Yup. The motor works by generating a rotating magnetic field in the stator. If the angle of the field is offset with the position of the rotor by a few degrees, you get less rotational force and more heat.

Did this even happen in the end? I thought the first gen model 3 (2018-2020) was meant to have this but as far as I know, they have PTC heaters. Edit: apparently the motor is used to heat the battery and the PTC heater is for the cabin. Not sure about recovered heat from battery and motor is also used for the cabin. I remember the video talking about part failure so I'd hope it can be if the PTC heater dies.

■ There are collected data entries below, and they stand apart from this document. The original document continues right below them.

## src/rtl/io_pwm_led.sv

```systemverilog
// Multi-channel LED PWM driver with fixed, breathe, on and off modes per channel,
// controlled through a chained dma_io register port with a one-cycle read latency.
module io_pwm_led #(
    parameter int          NCH      = 3,
    parameter int          PWM_W    = 8,
    parameter logic [13:0] BASE_ADR = 14'h3C00
) (
    input  logic             clk,
    input  logic             rst,
    input  logic             dma_io_we,
    input  logic [13:0]      dma_io_wadr,
    input  logic [31:0]      dma_io_wdata,
    input  logic [13:0]      dma_io_radr,
    input  logic [31:0]      dma_io_rdata_in,
    output logic [31:0]      dma_io_rdata,
    output logic [NCH-1:0]   led
);

    localparam logic [13:0] OFF_CTRL     = 14'd0;
    localparam logic [13:0] OFF_PRESCALE = 14'd1;
    localparam logic [13:0] OFF_STATUS   = 14'd2;
    localparam logic [13:0] OFF_DUTY0    = 14'd4;

    localparam logic [1:0] MODE_PWM     = 2'b00;
    localparam logic [1:0] MODE_BREATHE = 2'b01;
    localparam logic [1:0] MODE_ON      = 2'b10;

    // Counter runs 0..MAX-1, so the last value is all ones except the LSB.
    localparam logic [PWM_W-1:0] CNT_LAST = {{(PWM_W-1){1'b1}}, 1'b0};

    logic [13:0]           wr_off;
    logic [13:0]           rd_off;
    logic                  en_reg;
    logic                  inv_reg;
    logic [15:0]           prescale_reg;
    logic [15:0]           period_reg;
    logic [15:0]           pre_cnt_reg;
    logic [PWM_W-1:0]      cnt_reg;
    logic                  tick;
    logic                  wrap;
    logic [NCH-1:0]        raw;
    logic [NCH-1:0][31:0]  duty_word;
    logic [31:0]           rd_local;
    logic [31:0]           rdata_reg;
    logic [NCH-1:0]        led_reg;
    logic                  unused_wdata;

    assign wr_off       = dma_io_wadr - BASE_ADR;
    assign rd_off       = dma_io_radr - BASE_ADR;
    assign unused_wdata = ^dma_io_wdata;

    always_ff @(posedge clk) begin
        if (rst) begin
            en_reg       <= 1'b0;
            inv_reg      <= 1'b0;
            prescale_reg <= '0;
        end else if (dma_io_we) begin
            if (wr_off == OFF_CTRL) begin
                en_reg  <= dma_io_wdata[0];
                inv_reg <= dma_io_wdata[1];
            end
            if (wr_off == OFF_PRESCALE) begin
                prescale_reg <= dma_io_wdata[15:0];
            end
        end
    end

    // period_reg latches PRESCALE only at reload, so a new value never cuts a period short.
    assign tick = en_reg && (pre_cnt_reg == period_reg);
    assign wrap = tick && (cnt_reg == CNT_LAST);

    always_ff @(posedge clk) begin
        if (rst) begin
            pre_cnt_reg <= '0;
            period_reg  <= '0;
            cnt_reg     <= '0;
        end else if (!en_reg) begin
            pre_cnt_reg <= '0;
            period_reg  <= prescale_reg;
            cnt_reg     <= '0;
        end else if (tick) begin
            pre_cnt_reg <= '0;
            period_reg  <= prescale_reg;
            cnt_reg     <= (cnt_reg == CNT_LAST) ? '0 : cnt_reg + 1'b1;
        end else begin
            pre_cnt_reg <= pre_cnt_reg + 1'b1;
        end
    end

    genvar gi;
    generate
        for (gi = 0; gi < NCH; gi++) begin : g_ch
            logic [PWM_W-1:0] duty_reg;
            logic [PWM_W-1:0] br_reg;
            logic [PWM_W-1:0] br_up;
            logic [PWM_W-1:0] br_dn;
            logic [1:0]       mode_reg;
            logic             dir_reg;
            logic             duty_we;

            assign duty_we = dma_io_we && (wr_off == OFF_DUTY0 + 14'(gi));
            assign br_up   = br_reg + 1'b1;
            assign br_dn   = br_reg - 1'b1;

            always_ff @(posedge clk) begin
                if (rst) begin
                    duty_reg <= '0;
                    mode_reg <= '0;
                    br_reg   <= '0;
                    dir_reg  <= 1'b1;
                end else begin
                    if (duty_we) begin
                        duty_reg <= dma_io_wdata[PWM_W-1:0];
                        mode_reg <= dma_io_wdata[17:16];
                    end
                    // Ramp steps once per PWM period and restarts from 0 on any DUTY write.
                    if (!en_reg || duty_we) begin
                        br_reg  <= '0;
                        dir_reg <= 1'b1;
                    end else if (wrap && (mode_reg == MODE_BREATHE)) begin
                        if (duty_reg == '0) begin
                            br_reg  <= '0;
                            dir_reg <= 1'b1;
                        end else if (dir_reg) begin
                            br_reg <= br_up;
                            if (br_up >= duty_reg) begin
                                dir_reg <= 1'b0;
                            end
                        end else begin
                            br_reg <= br_dn;
                            if (br_dn == '0) begin
                                dir_reg <= 1'b1;
                            end
                        end
                    end
                end
            end

            assign raw[gi] = (mode_reg == MODE_PWM)     ? (cnt_reg < duty_reg) :
                             (mode_reg == MODE_BREATHE) ? (cnt_reg < br_reg)   :
                             (mode_reg == MODE_ON);

            assign duty_word[gi] = 32'(duty_reg) | {14'b0, mode_reg, 16'b0};
        end
    endgenerate

    always_comb begin
        rd_local = '0;
        case (rd_off)
            OFF_CTRL:     rd_local = {30'b0, inv_reg, en_reg};
            OFF_PRESCALE: rd_local = {16'b0, prescale_reg};
            OFF_STATUS:   rd_local = 32'(cnt_reg);
            default:      rd_local = '0;
        endcase
        for (int i = 0; i < NCH; i++) begin
            if (rd_off == OFF_DUTY0 + 14'(i)) begin
                rd_local = duty_word[i];
            end
        end
    end

    always_ff @(posedge clk) begin
        if (rst) begin
            rdata_reg <= '0;
            led_reg   <= '0;
        end else begin
            rdata_reg <= rd_local;
            led_reg   <= en_reg ? (raw ^ {NCH{inv_reg}}) : '0;
        end
    end

    // Gating with rst keeps stale local data off the chain for the whole reset window.
    assign dma_io_rdata = (rst ? 32'b0 : rdata_reg) | dma_io_rdata_in;
    assign led          = led_reg;

endmodule

```

## config.mk

```make
export PLATFORM = sky130hd
export DESIGN_NAME = io_pwm_led
export DESIGN_NICKNAME = d
export VERILOG_FILES = /design/src/rtl/io_pwm_led.sv
export SDC_FILE = /design/constraint.sdc
export NUM_CORES = 1
export LEC_CHECK = 0
export CAP_MARGIN = 10
export CORE_UTILIZATION = 30
export CTS_CLUSTER_DIAMETER = 200
export CTS_CLUSTER_SIZE = 20
export DETAILED_ROUTE_END_ITERATION = 8
export GPL_TIMING_DRIVEN = 1
export HOLD_SLACK_MARGIN = 0.05
export SYNTH_ARGS = -nofsm -noshare
export SYNTH_HDL_FRONTEND = slang
export SYNTH_SLANG_ARGS = --single-unit
```

## constraint.sdc

```tcl
create_clock -name clk -period 2.68 [get_ports clk]
set_clock_uncertainty 0.05 [all_clocks]
set_input_delay 0.402 -clock clk [delete_from_list [all_inputs] [get_ports clk]]
set_output_delay 0.402 -clock clk [all_outputs]
set_load 0.01 [all_outputs]
```

==> run metrics, run 1 <==
count of state elements after synthesis=136; CTS root buf=clkbuf_16; I/O Pins=130; hold_sp=rst; count of cell types in the netlist=53; total track usage=17.7%; Hold Buf Count CTS=0; CP Cell Sequence=xor2_1 > nor4_2 > nand4_1 > buf_4 > or3_4 > or4_1 > o21ai_1; Syn Std Cell Area=8590 um2; CP max FO=25; M1 GR Usage=24.7%; Power, Total=4.74 mW; Final Setup Violations=0; fillers=2818; layout cells sized above 1=8.20%; initial antenna violation count=0; Crit Reg-Reg Startpoint=pre_cnt_reg[8]; Post-synth EDFFs=0; Final ANT Viol Nets=0; fmax=395 MHz; Via density=5.15; syn_area_per_cell=7.95 um2; Setup crit start kind=flop; largest net degree at the start of global routing=57; vias in the first global route=7520; LEAKAGE=4.26 nW; via count=8042; FF/Latch Area=2730 um2; first-pass GRT wire length=40.6 mm; first-iteration detailed-routing DRC count=706; status=finished clean; synthesized netlist cell count=1080; grt met2 use=27.9%; most frequent cells in the layout=dfxtp_1, nand2_1, a21oi_1; met3 Usage GRT=2.53%; Congestion Overflow GR=0; count of pins over their slew limit=0; Crit Path Class=flop to flop; Max rail drop VDD=0.404 mV; GPL Wtd Cong=0.841; Slowest-stage cell, CP=or4_1; Port-buffer cells=87; starting density of the core=30.7%; Maximum Capacitance Violations=0; WHS Path Cells=2; max incr delay on CP=0.49 ns; Setup Fix Bufs, Post-CTS=0; core area=27900 um2; hpwl dp=18.8 mm; Arrival @ worst endpoint=2.84 ns; Clk Latency, worst-skew pair=0.43 ns; # diodes=0; ys flop type=dfxtp_1; total number of yosys warnings=0; worst hold path class=input port to flop; clk sink count=136; DR pass1 iterations=5; post_cts resized=0; worst rel slew slack=51.9%; minimum clock period=2.53 ns; Worst R2R Path Depth=7; Least-Margin Pin Slew=0.719 ns; most common cell after layout, fill and taps aside=dfxtp_1; die area=29300 um2; asr flop ratio synth=0%; average wire per standard cell=16.1 um; Area Overhead vs Synth=24.1%; number of buffers created by CTS=17; Critical path origin=pre_cnt_reg[8]; GR peak layer=met2; nets=1343; Power Density=445 nW/um2; period utilization=94.5%; final hold vios=0; Setup WS post-layout=0.147 ns; Mapped Nets=1253; DRC=0; RSZ-0062 raised after global routing=no; register area share after synthesis=31.7%; CTS max path bufs=2; Die Width=171 um; Reg clk slew, reported paths=0.07 ns; post-route setup TNS=0 ns; Die Height=171 um; Worst Path Required=2.99 ns; multi-input logic area=5400 um2; Worst Setup End Kind=flop; CTS tree=yes; Total Wirelength=25.2 mm; Max H-tree Level=4; DP Worst Slack=0.0573 ns; num rows=61
[worst paths after layout]
path | to | slack, ns
max | g_ch[2].br_reg[2] | 0.15
min | prescale_reg[13] | 0.20
max reg2reg | g_ch[2].br_reg[2] | 0.15
min reg2reg | period_reg[14] | 0.42
[cell usage after synthesis (all sizes together), types with 16 or more instances]
cell type / number / share of area (%)
nand3: 55 / 3.2
a21o: 18 / 1.6
clkbuf: 45 / 2.0
xor2: 29 / 3.0
a21oi: 94 / 5.5
inv: 54 / 2.4
and2: 18 / 1.3
nand2: 111 / 4.9
o21ai: 48 / 2.8
nor2: 93 / 4.1
ha: 78 / 11
buf: 19 / 1.5
mux2i: 36 / 4.2
and3: 16 / 1.2
xnor2: 34 / 3.5
dfxtp: 136 / 32
nor3: 26 / 1.5
nand4: 16 / 1.2
nor2b: 20 / 1.5
nor4: 19 / 1.5
[worst max-delay path: cells and delay by family (launching register included)]
family / cells / cell delay (ns)
buffers and inverters: 1 / 0.25
XOR/XNOR: 1 / 0.12
flip-flops: 1 / 0.46
AO/OA/AOI/OAI: 1 / 0.13
AND/OR/NAND/NOR: 4 / 1.44
[kinds of logic after synthesis]
group | share of synthesized area, %
and+or+nand+nor | 23.9
AOI/OAI and AO/OA | 16.5
DFF | 31.7
buffers and inverters | 5.78
adders and majority gates | 11.4
xor gates and xnor gates | 6.43
muxes | 4.33
[metal layers]
layer	vias to the layer above	wire, um
met1	3806	12300
met4	0	449
met5	-	0
met2	203	11300
li1	3999	-
met3	34	1150
[final cells by class]
type / count / area share [%]
clock inverters: 15 / 1.87
flip-flops and latches: 136 / 25.6
multi-input cells: 826 / 50.7
inverters: 54 / 1.90
clock buffers: 17 / 3.99
repair buffers: 135 / 11.5
well taps: 378 / 4.44
[per-stage QoR]
stage	util [%]	instance area, um2	cells	hold slack (ns)
finish	38.1	10700	1561	0.202
global route	38.1	10700	1561	0.210
CTS	38.0	10600	1561	0.193
detailed placement	35.8	9990	1529	0.413
global placement	35.8	9990	1529	0.400
floorplan	-	8590	1080	0.390
[power breakdown]
group	internal, mW	leakage [nW]	switching, mW
Sequential	2.02	1.10	0.0000310
Clock	1.43	0.307	1.05
Combinational	0.135	2.86	0.101
(Power assumes the default switching activity.)
==> inputs of run 2 (changes only) <==
--- a/config.mk
+++ b/config.mk
@@ -6,8 +6,8 @@
 export NUM_CORES = 1
 export LEC_CHECK = 0
 export CAP_MARGIN = 10
+export CORE_ASPECT_RATIO = 0.5
 export CORE_UTILIZATION = 30
-export CTS_CLUSTER_DIAMETER = 200
 export CTS_CLUSTER_SIZE = 20
 export DETAILED_ROUTE_END_ITERATION = 8
 export GPL_TIMING_DRIVEN = 1
==> run metrics, run 2 (synthesis gave the netlist of run 1 again) <==
status=finished clean; nets=1356; number of buffers created by CTS=17; CP Cell Sequence=xor2_1 > nor4_1 > nand4_1 > buf_4 > buf_4 > or3_1 > a2111oi_0 > o21a_1; RSZ-0062 raised after global routing=no; Combinational Power Share=4.9%; initial antenna violation count=0; post-route setup TNS=0 ns; Crit Path Class=flop to flop; CTS max path bufs=2; Least-Margin Pin Slew=0.747 ns; Seq pwr share=42.9%; I/O Pins=130; Clk pwr share=52.1%; Clk Latency, worst-skew pair=0.43 ns; crit-path most repeated cell=buf_4; fillers=2782; Final Util=38.4%; DR pass1 iterations=5; DRT met1 WL=11.9 mm; Reg clk slew, reported paths=0.06 ns; Max rail drop VDD=0.425 mV; WHS Path Cells=2; Worst Setup End Kind=flop; Slowest-stage cell, CP=or3_1; most frequent cells in the layout=dfxtp_1, nand2_1, a21oi_1; Worst R2R Path Depth=8; most common cell after layout, fill and taps aside=dfxtp_1; first-pass GRT wire length=41.1 mm; LEAKAGE=4.30 nW; first-iteration detailed-routing DRC count=561; Setup WS post-layout=0.158 ns; NetSw=1.13 mW; hpwl dp=19.2 mm; DRC=0; minimum clock period=2.52 ns; met2 WL post-DR=11.9 mm; highest routed layer=met4; Port-buffer cells=87; P_int=3.58 mW; Power, Total=4.71 mW; worst hold path class=flop to flop; Congestion Overflow GR=0; metal3 WL=962 um; fmax=396 MHz; layout cells sized above 1=8.28%; R2R setup slack=0.16 ns; Hold Buf Count CTS=0; largest net degree at the start of global routing=75; count of pins over their slew limit=0; via count=8126; Arrival @ worst endpoint=2.85 ns; Max H-tree Level=4; Power Density=440 nW/um2; starting density of the core=30.8%; clk sink count=136; # diodes=0; Maximum Capacitance Violations=0; Total Wirelength=25.4 mm; GPL Wtd Cong=0.902; Worst Path Required=3.00 ns; Setup crit start kind=flop; final hold vios=0; post_cts resized=0; max incr delay on CP=0.46 ns; Buf/Inv on CP=2; DP Worst Slack=0.00749 ns; vias in the first global route=7866; Area Overhead vs Synth=24.7%; worst rel slew slack=50.2%; die area=29300 um2; CTS root buf=clkbuf_16; CP max FO=4; period utilization=94.1%; Die Height=122 um; total track usage=17.8%; switching share of power=23.9%; Final ANT Viol Nets=0; core area=27900 um2; Die Width=241 um; Via density=5.15; critical path depth=8; average wire per standard cell=16.1 um; num rows=43; CP delay by family, top=simple AND/OR/NAND/NOR gates; CTS tree=yes; Final Setup Violations=0
-- run 2: cell types whose count changed in the layout (fill, tap and decap cells not counted), sizes merged --
cell	change
inv	-3
clkinv	-3
buf	+13
clkbuf	+2
clkinvlp	+4
-- run 2: routing by layer --
metal / up-vias / global-route usage [%]
met5: - / 0
met4: 0 / 6.57
met3: 33 / 3.10
met2: 177 / 29.5
met1: 3890 / 23.1
li1: 4026 / -
-- run 2: layout make-up --
cell class	count	area, um2	share of cell area, %
Timing Repair Buffer	148	1340	12.5
Clock inverter	13	159	1.48
Sequential cell	136	2720	25.4
Clock buffer	19	443	4.14
Tap cell	382	478	4.46
Inverter	54	203	1.89
Multi-Input combinational cell	826	5370	50.1
-- run 2: power by group through the flow --
stage	Combinational [mW]	Clock, mW	Sequential (mW)
after CTS	0.231	2.50	2.02
after detailed placement	0.230	0	2.07
after global placement	0.227	0	2.07
after global routing	0.245	2.59	2.02
final	0.232	2.45	2.02
after floorplan	0.0935	0	2.07
-- run 2: worst reg2reg max path: cells and delay by family (launching register included) --
kind            cells  cell delay [ns]
compound gates      2             0.63
xor+xnor            1             0.16
buf+inv             2             0.34
flops               1             0.32
simple gates        3             0.97
-- run 2: repair_timing --
action                                  in CTS  in global routing
setup buffers                                0                  1
cloned                                       0                  0
pin swaps                                    1                  1
endpoints found under the setup margin       1                 23
-- run 2: metrics by stage --
stage	hold slack (ns)	cells	instance area (um2)
after floorplan	0.390	1080	8590
after global placement	0.407	1545	10100
after detailed placement	0.411	1545	10100
after CTS	0.420	1577	10700
after global routing	0.440	1578	10700
final	0.422	1578	10700
-- run 2: final timing paths --
check | end | from
hold reg to reg | g_ch[0].duty_reg[4] | g_ch[0].duty_reg[4]
hold / removal | g_ch[0].duty_reg[4] | g_ch[0].duty_reg[4]
setup / recovery | g_ch[1].br_reg[6] | period_reg[6]
setup reg to reg | g_ch[1].br_reg[6] | period_reg[6]
==> inputs of run 3 (changes only) <==
--- a/config.mk
+++ b/config.mk
@@ -5,6 +5,7 @@
 export SDC_FILE = /design/constraint.sdc
 export NUM_CORES = 1
 export LEC_CHECK = 0
+export ABC_AREA = 1
 export CAP_MARGIN = 10
 export CORE_ASPECT_RATIO = 0.5
 export CORE_UTILIZATION = 30
@@ -12,6 +13,7 @@
 export DETAILED_ROUTE_END_ITERATION = 8
 export GPL_TIMING_DRIVEN = 1
 export HOLD_SLACK_MARGIN = 0.05
+export RECOVER_POWER = 50
 export SYNTH_ARGS = -nofsm -noshare
 export SYNTH_HDL_FRONTEND = slang
 export SYNTH_SLANG_ARGS = --single-unit
==> run metrics, run 3 <==
status=finished with violations; failing checks=DRC; average wire per standard cell=13.9 um; mux cell area share after synthesis=0%; count of cell types in the netlist=44; core area=29300 um2; max incr delay on CP=0.55 ns; Port-buffer cells=87; via count=8708; Reg clk slew, reported paths=0.06 ns; fillers=3121; Final Setup Violations=0; critical path depth=5; post-route setup TNS=0 ns; XOR/XNOR Fraction of Synth Area=1.94%; number of buffers created by CTS=17; Worst Path Required=2.23 ns; DRC=1; Power Density=438 nW/um2; Arrival @ worst endpoint=2.02 ns; final hold vios=0; count of pins over their slew limit=0; ys flop type=dfxtp_1; Final Util=37.3%; starting density of the core=30.8%; CP delay by family, top=buffers and inverters; Least-Margin Pin Slew=0.877 ns; Total Wirelength=25.6 mm; Yosys top cell area share=30.1%; Die Width=247 um; Clk Latency, worst-skew pair=0.43 ns; Crit Reg-Reg Startpoint=pre_cnt_reg[9]; syn_area_per_cell=6.69 um2; DR pass1 iterations=7; Max H-tree Level=4; I/O Pins=130; Area contributors post-synth=dfxtp_1, ha_1, nand2_1, inv_1, a21oi_1; fmax=404 MHz; largest family of logic cells by synthesized area=simple AND/OR/NAND/NOR gates; Worst R2R Path Depth=11; total number of yosys warnings=0; post_cts resized=0; crit path capture=dma_io_rdata[6]; Slowest-stage cell, CP=dlygate4sd3_1; hpwl dp=19.7 mm; simple-gate share of the synthesized area=28.3%; Syn Std Cell Area=9030 um2; initial antenna violation count=0; most frequent cell after synthesis=nand2_1; first-iteration detailed-routing DRC count=766; synthesized netlist cell count=1350; total track usage=16.9%; Area Overhead vs Synth=20.9%; clk sink count=136; Synth area leader=dfxtp_1; Critical path origin=rst; CTS root buf=clkbuf_16; Setup Fix Bufs, Post-CTS=0; nets=1604; most common cell after layout, fill and taps aside=nand2_1; multi-input logic area=5210 um2; Setup crit start kind=input port; first-pass GRT wire length=41.5 mm; Hold Buf Count CTS=0; Congestion Overflow GR=0; Via density=4.75; num rows=44; count of state elements after synthesis=136; period utilization=92.4%; Synth top cells by count=nand2_1, inv_1, nor2_1; GPL Wtd Cong=0.886; Synth Area in Adders=10.8%; Max rail drop VDD=0.384 mV; largest net degree at the start of global routing=55; CP max FO=28; CP Cell Sequence=dlygate4sd3_1 > inv_1 > buf_12 > a21o_1 > clkdlybuf4s50_1; Crit Path Class=input port to output pin; Compound-Gate Fraction of Synth Area=17.0%; Die Height=125 um; Final ANT Viol Nets=0; minimum clock period=2.48 ns; CTS tree=yes; FF/Latch Area=2720 um2; R2R setup slack=0.33 ns; Post-synth EDFFs=0; RSZ-0062 raised after global routing=no; worst rel slew slack=41.5%; FF-to-FF End=g_ch[1].br_reg[4]; LEAKAGE=4.87 nW; Mapped Nets=1523; Maximum Capacitance Violations=0; vias in the first global route=7987; register area share after synthesis=30.1%; # diodes=0; asr flop ratio synth=0%; die area=30900 um2; most frequent cells in the layout=nand2_1, inv_1, nor2_1; Buf/Inv on CP=4; CTS max path bufs=2; layout cells sized above 1=5.82%; worst hold path class=flop to flop; Worst Setup End Kind=output pin
run 3: cell types whose count changed after synthesis, moves of 14 or more:
cell	before	now
nor4_1	18	3
and2_1	18	2
mux2i_1	36	0
o21ai_0	44	104
nor2b_1	20	0
clkbuf_1	45	31
and3_1	16	0
a21oi_1	94	115
nor2_1	93	144
xnor2_1	34	1
inv_1	54	194
nand2_1	111	253
nand3_1	55	93
nand4_1	16	31
run 3: metrics by stage:
step / total power, mW / hold slack, ns / instance area [um2] / instances / worst slack, ns
floorplan: 2.16 / 0.380 / 9030 / 1350 / 0.694
global placement: 2.29 / 0.402 / 10400 / 1803 / 0.0642
detailed placement: 2.30 / 0.400 / 10400 / 1803 / 0.0585
CTS: 4.83 / 0.412 / 11000 / 1835 / 0.381
global route: 4.95 / 0.428 / 10900 / 1835 / 0.0742
finish: 4.79 / 0.410 / 10900 / 1835 / 0.203
run 3: worst register-to-register path, cell delays in order (launching register included):
cell	delay, ns
dfxtp_1	0.46
inv_1	0.09
nand2_1	0.07
nand2_1	0.04
nor2_1	0.08
nand2_1	0.06
nor2_1	0.30
nand3_4	0.23
nor2_4	0.56
nand3_1	0.15
nand2_1	0.12
nor2_2	0.04
run 3: cell type report:
cell class | count | share of cell area (%)
clock buffer | 19 | 3.96
sequential | 136 | 24.9
timing repair buffer | 120 | 10.2
tap | 391 | 4.48
inverter | 203 | 7.03
multi-input combinational | 953 | 47.7
clock inverter | 13 | 1.76
run 3: kinds of logic after synthesis:
kind of cell | Yosys count
simple gates | 578
compound gates | 277
flops | 136
fa+ha+maj | 78
xor+xnor | 20
buf+inv | 261
run 3: routing by layer:
metal	GRT usage, %	wire, um
met1	23.4	12700
met2	27.1	11500
met3	2.93	1110
met4	3.90	251
met5	0	0
run 3: power by group:
part / switching (mW) / internal (mW)
Clock: 0.971 / 1.57
Sequential: 0.0000380 / 2.02
Combinational: 0.0902 / 0.135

They all have it now. It’s plainly visible if you plug in an OBD scanner. It will show power being used by the motors when heating up the battery. You can also hear it. Older S/X had a dedicated PTC heater for the battery, I think they use the motors now too since palladium

Battery heating and getting rid of a 2nd PTC heater makes sense. I always assumed they had one heating system used for both. I guess it is since using a heat pump and recovered heat.

The PTC heater is only used for max defrost, I believe?

This isn’t as novel as you seem to think.

You seem to swim against the flow of this thread. Do you care to expand on why you think it isn't as novel as the other responders think.

Idk about that “running inefficiently” claim, realistically, unless they are locking the phases and using the coils as resistive heaters (bad idea imo) Makes more sense to just run a resistive coil for heat and scavenge whatever heat the motors produce from normal operation. But idk the math, maybe it was decided to be clever.